When you reach the line with "fa_1 | 1147 |" in the data below, begin printing lines exactly, and stop once the line with "xnor2_4 | 14 |" has been printed.

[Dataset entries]
- Opening Delimiter -

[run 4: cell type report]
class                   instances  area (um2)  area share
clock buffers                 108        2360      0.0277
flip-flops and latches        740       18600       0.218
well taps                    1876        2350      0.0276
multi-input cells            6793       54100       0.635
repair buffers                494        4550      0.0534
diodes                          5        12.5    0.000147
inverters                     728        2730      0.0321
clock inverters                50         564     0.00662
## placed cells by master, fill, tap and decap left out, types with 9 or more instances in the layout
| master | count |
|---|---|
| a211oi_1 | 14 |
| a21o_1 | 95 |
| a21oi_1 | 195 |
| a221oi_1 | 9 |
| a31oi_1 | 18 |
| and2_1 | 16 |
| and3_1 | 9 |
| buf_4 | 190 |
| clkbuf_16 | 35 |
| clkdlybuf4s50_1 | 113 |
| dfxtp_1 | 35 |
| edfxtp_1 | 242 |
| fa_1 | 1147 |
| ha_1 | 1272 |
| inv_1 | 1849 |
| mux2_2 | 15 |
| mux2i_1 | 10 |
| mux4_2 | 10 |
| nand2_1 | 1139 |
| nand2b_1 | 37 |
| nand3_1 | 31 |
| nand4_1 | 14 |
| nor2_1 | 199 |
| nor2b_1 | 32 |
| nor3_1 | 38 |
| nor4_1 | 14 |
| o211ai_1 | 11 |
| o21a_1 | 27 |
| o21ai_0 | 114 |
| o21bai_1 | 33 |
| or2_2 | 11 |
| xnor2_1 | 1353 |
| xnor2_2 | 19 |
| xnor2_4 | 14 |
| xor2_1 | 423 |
Context: an optimization exercise on an open-source flow, tuned for small area, a short achievable clock period and few clock cycles. The choices shown serve that exercise and are no tape-out recipe. At most, simulation tests tie the RTL to the original design; equivalence was not proved. Power is estimated from default activity; no workload was simulated.

Design pvc_decoder, start of the top module:
module pvc_decoder (
    input  wire        clk,
    input  wire        rst,
    input  wire        s_valid,
    output wire        s_ready,
    input  wire [19:0] s_last,
    input  wire [19:0] s_desc,
    input  wire        s_eob,
    input  wire [13:0] s_bits,
    input  wire        b_valid,
    output wire        b_ready,
    input  wire [19:0] b_data,
    output reg         r_valid,
    output reg  [19:0] r_value,
    output reg         v_valid,
    output reg         v_ok,
    output wire [13:0] v_used
);
==> flow/config.mk <==
export PLATFORM = sky130hd
export DESIGN_NAME = pvc_decoder
export DESIGN_NICKNAME = pvc_decoder
export VERILOG_FILES = /design/flow/design.v
export SDC_FILE = /design/flow/constraint.sdc
export NUM_CORES = 4
export LEC_CHECK = 0
export ABC_AREA = 1
export CAP_MARGIN = 20
export CORE_MARGIN = 2
export CORE_UTILIZATION = 40
export CTS_CLUSTER_DIAMETER = 250
export CTS_CLUSTER_SIZE = 18
export SLEW_MARGIN = 20
export SYNTH_HIERARCHICAL = 1
export TNS_END_PERCENT = 1
==> flow/constraint.sdc <==
create_clock -name core_clock -period 12.0 [get_ports {clk}]
set_input_delay 2.4000 -clock core_clock [delete_from_list [all_inputs] [get_ports {clk}]]
set_output_delay 2.4000 -clock core_clock [all_outputs]
set_load 0.01 [all_outputs]
standard.sh (not shown) runs the stock make flow with config.mk's settings and CLKGATE_MAP_FILE= SYNTH_SCRIPT=/design/flow/synth_recipe.tcl, a recipe that flattens the netlist after the stock synthesis.
==> flow/flow/run.sh <==
#!/bin/bash
set -euo pipefail
export SETUP_SLACK_MARGIN=8
bash standard.sh > standard_flow.log 2>&1
The starting point passed the timing, DRC and antenna checks.
Testbench counts at the start, summed over its fixed seeds: cycles 31,734.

- Closing Delimiter -

→ SOLUTION TO THE EXERCISE:
| fa_1 | 1147 |
| ha_1 | 1272 |
| inv_1 | 1849 |
| mux2_2 | 15 |
| mux2i_1 | 10 |
| mux4_2 | 10 |
| nand2_1 | 1139 |
| nand2b_1 | 37 |
| nand3_1 | 31 |
| nand4_1 | 14 |
| nor2_1 | 199 |
| nor2b_1 | 32 |
| nor3_1 | 38 |
| nor4_1 | 14 |
| o211ai_1 | 11 |
| o21a_1 | 27 |
| o21ai_0 | 114 |
| o21bai_1 | 33 |
| or2_2 | 11 |
| xnor2_1 | 1353 |
| xnor2_2 | 19 |
| xnor2_4 | 14 |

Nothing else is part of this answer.